USB speed data point

Hi -

I’m bringing up a board
LLRF Evaluation Board
with a hardware and software USB stack based on and (for this purpose)
equivalent to the GNU Radio design, and measured its USB data transfer
capabilities more carefully than I have done before. There is a
distant possibility someone on this list might make use of the result,
so here it is:

Reading only, on a lightly loaded AMD64 3500+ machine (2.2 GHz,
dual-channel RAM), I can sustain 35.7 MByte/sec without errors.
Attempting 35.8 MByte/sec, packets get dropped left and right.
The host end of the USB is a VT8237 Chipset, seemingly run in
EHCI mode by Linux-2.6.16 (Debian sid 2.6.16-2-amd64-k8).

I think the limitation is on the 8051 end. One 512-byte packet takes
8.53 microseconds to cross the USB channel, and the 35.7 MByte/sec
sustained rate implies the 8051 sets up the next packet in only 5.81
microseconds. I don’t think there is any pipelining at this level.

  • Larry

On Fri, Oct 27, 2006 at 09:40:06AM -0700, [email protected]
wrote:

Reading only, on a lightly loaded AMD64 3500+ machine (2.2 GHz,
dual-channel RAM), I can sustain 35.7 MByte/sec without errors.
Attempting 35.8 MByte/sec, packets get dropped left and right.
The host end of the USB is a VT8237 Chipset, seemingly run in
EHCI mode by Linux-2.6.16 (Debian sid 2.6.16-2-amd64-k8).

I think the limitation is on the 8051 end.

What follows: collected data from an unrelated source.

$ cat src/rtl/spi_pwm_timer.sv
// PWM/timer peripheral driven from the SPI register bank.
// cfg0: EN/ONESHOT/INV/CLR/PSC, cfg1-2: PERIOD, cfg3-4: DUTY, cfg5: irq masks.
// stat0-1: counter, stat2: flags, stat3: wrap count, stat4: ID, stat5: version.
// NUM_CFG must be at least 6, NUM_STATUS must equal NUM_CFG, REG_WIDTH must be 8.
module spi_pwm_timer #(
  parameter int unsigned NUM_CFG    = 8,
  parameter int unsigned NUM_STATUS = 8,
  parameter int unsigned REG_WIDTH  = 8
) (
  input  logic                            clk,
  input  logic                            rstb,
  input  logic                            ena,
  input  logic [NUM_CFG*REG_WIDTH-1:0]    config_regs,
  output logic [NUM_STATUS*REG_WIDTH-1:0] status_regs,
  output logic                            pwm_out,
  output logic                            irq
);

  typedef enum logic [1:0] {
    StIdle,
    StRun,
    StDone
  } state_e;

  // Config field decode
  logic        cfg_en;
  logic        cfg_oneshot;
  logic        cfg_inv;
  logic        cfg_clr;
  logic [3:0]  cfg_psc;
  logic [15:0] cfg_period;
  logic [15:0] cfg_duty;
  logic        cfg_mask_wrap;
  logic        cfg_mask_cmp;

  assign cfg_en        = config_regs[0];
  assign cfg_oneshot   = config_regs[1];
  assign cfg_inv       = config_regs[2];
  assign cfg_clr       = config_regs[3];
  assign cfg_psc       = config_regs[7:4];
  assign cfg_period    = config_regs[23:8];
  assign cfg_duty      = config_regs[39:24];
  assign cfg_mask_wrap = config_regs[40];
  assign cfg_mask_cmp  = config_regs[41];

  // Reserved config bits are deliberately ignored.
  logic unused_cfg;
  if (NUM_CFG > 6) begin : g_unused_wide
    assign unused_cfg = ^{config_regs[47:42], config_regs[NUM_CFG*REG_WIDTH-1:48]};
  end else begin : g_unused_min
    assign unused_cfg = ^config_regs[47:42];
  end

  state_e      state_q, state_d;
  logic [15:0] cnt_q, cnt_d;
  logic [15:0] psc_q, psc_d;
  logic [15:0] period_s_q, period_s_d;
  logic [15:0] duty_s_q, duty_s_d;
  logic        wrap_q, wrap_d;
  logic        cmp_q, cmp_d;
  logic        done_q, done_d;
  logic [7:0]  wrap_cnt_q, wrap_cnt_d;
  logic        pwm_q, pwm_d;
  logic        irq_q, irq_d;
  logic        clr_prev_q, clr_prev_d;

  logic        running;
  logic        clr_edge;
  logic        tick;
  logic [15:0] psc_lim;
  logic [15:0] cnt_inc;

  assign running  = (state_q == StRun);
  assign clr_edge = cfg_clr & ~clr_prev_q;
  assign psc_lim  = (16'd1 << cfg_psc) - 16'd1;
  assign cnt_inc  = cnt_q + 16'd1;

  // Next-state logic for the FSM, counter, prescaler, shadows and flags
  always_comb begin
    state_d    = state_q;
    cnt_d      = cnt_q;
    psc_d      = psc_q;
    period_s_d = period_s_q;
    duty_s_d   = duty_s_q;
    wrap_d     = wrap_q;
    cmp_d      = cmp_q;
    done_d     = done_q;
    wrap_cnt_d = wrap_cnt_q;
    clr_prev_d = cfg_clr;
    tick       = 1'b0;

    // pwm_out lags the counter by one cycle; outside RUN it rests at INV.
    pwm_d = (running && (cnt_q < duty_s_q)) ^ cfg_inv;
    irq_d = (wrap_q & cfg_mask_wrap) | (cmp_q & cfg_mask_cmp);

    // Shadows track config whenever the timer is not running.
    if (!running) begin
      period_s_d = cfg_period;
      duty_s_d   = cfg_duty;
    end

    if (clr_edge) begin
      wrap_d     = 1'b0;
      cmp_d      = 1'b0;
      done_d     = 1'b0;
      wrap_cnt_d = 8'd0;
    end

    unique case (state_q)
      StIdle: begin
        cnt_d = 16'd0;
        psc_d = 16'd0;
        if (cfg_en) begin
          state_d = StRun;
        end
      end
      StRun: begin
        if (!cfg_en) begin
          state_d = StIdle;
          cnt_d   = 16'd0;
          psc_d   = 16'd0;
        end else if (clr_edge) begin
          // CLR wins over any wrap or compare landing in the same cycle.
          cnt_d = 16'd0;
          psc_d = 16'd0;
        end else begin
          if (psc_q == psc_lim) begin
            psc_d = 16'd0;
            tick  = 1'b1;
          end else begin
            psc_d = psc_q + 16'd1;
          end
          // A zero period parks the counter at 0 with no events.
          if (tick && (period_s_q != 16'd0)) begin
            if (cnt_q == period_s_q) begin
              cnt_d      = 16'd0;
              wrap_d     = 1'b1;
              wrap_cnt_d = wrap_cnt_q + 8'd1;
              period_s_d = cfg_period;
              duty_s_d   = cfg_duty;
              if (cfg_oneshot) begin
                state_d = StDone;
                done_d  = 1'b1;
              end
            end else begin
              cnt_d = cnt_inc;
              if (cnt_inc == duty_s_q) begin
                cmp_d = 1'b1;
              end
            end
          end
        end
      end
      StDone: begin
        cnt_d = 16'd0;
        psc_d = 16'd0;
        if (!cfg_en || clr_edge) begin
          state_d = StIdle;
        end
      end
      default: begin
        state_d = StIdle;
        cnt_d   = 16'd0;
        psc_d   = 16'd0;
      end
    endcase
  end

  // State registers; ena low freezes everything including the CLR edge detector
  always_ff @(posedge clk or negedge rstb) begin
    if (!rstb) begin
      state_q    <= StIdle;
      cnt_q      <= 16'd0;
      psc_q      <= 16'd0;
      period_s_q <= 16'd0;
      duty_s_q   <= 16'd0;
      wrap_q     <= 1'b0;
      cmp_q      <= 1'b0;
      done_q     <= 1'b0;
      wrap_cnt_q <= 8'd0;
      pwm_q      <= 1'b0;
      irq_q      <= 1'b0;
      clr_prev_q <= 1'b0;
    end else if (ena) begin
      state_q    <= state_d;
      cnt_q      <= cnt_d;
      psc_q      <= psc_d;
      period_s_q <= period_s_d;
      duty_s_q   <= duty_s_d;
      wrap_q     <= wrap_d;
      cmp_q      <= cmp_d;
      done_q     <= done_d;
      wrap_cnt_q <= wrap_cnt_d;
      pwm_q      <= pwm_d;
      irq_q      <= irq_d;
      clr_prev_q <= clr_prev_d;
    end
  end

  // Status bank; counter bytes are live, so multi-byte reads may tear
  always_comb begin
    status_regs        = '0;
    status_regs[15:0]  = cnt_q;
    status_regs[23:16] = {3'b000, done_q, pwm_q, running, cmp_q, wrap_q};
    status_regs[31:24] = wrap_cnt_q;
    status_regs[39:32] = 8'hC5;
    status_regs[47:40] = 8'h01;
  end

  assign pwm_out = pwm_q;
  assign irq     = irq_q;

endmodule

I concur (recalling measurements made a long time ago).
As I recall, the limiting factor is the time to get through the main
loop in the FX2. I believe that without much trouble you could cut
the time to 1/2 of what it currently is.

E.g., there’s a check in the loop that’s always true and thus could be
removed. Also, the loop body could be recoded in assembler. See
FIXME’s below

One 512-byte packet takes
8.53 microseconds to cross the USB channel, and the 35.7 MByte/sec
sustained rate implies the 8051 sets up the next packet in only 5.81
microseconds. I don’t think there is any pipelining at this level.

  • Larry

static void
main_loop (void)
{
setup_flowstate_common ();

while (!(GPIFTRIG & bmGPIF_IDLE)) // FIXME add this code to ensure
loop invariant
;

while (1){

if (usb_setup_packet_avail ())
  usb_handle_setup_packet ();


if (GPIFTRIG & bmGPIF_IDLE){  // FIXME This is always true, remove 

the test

  // OK, GPIF is idle.  Let's try to give it some work.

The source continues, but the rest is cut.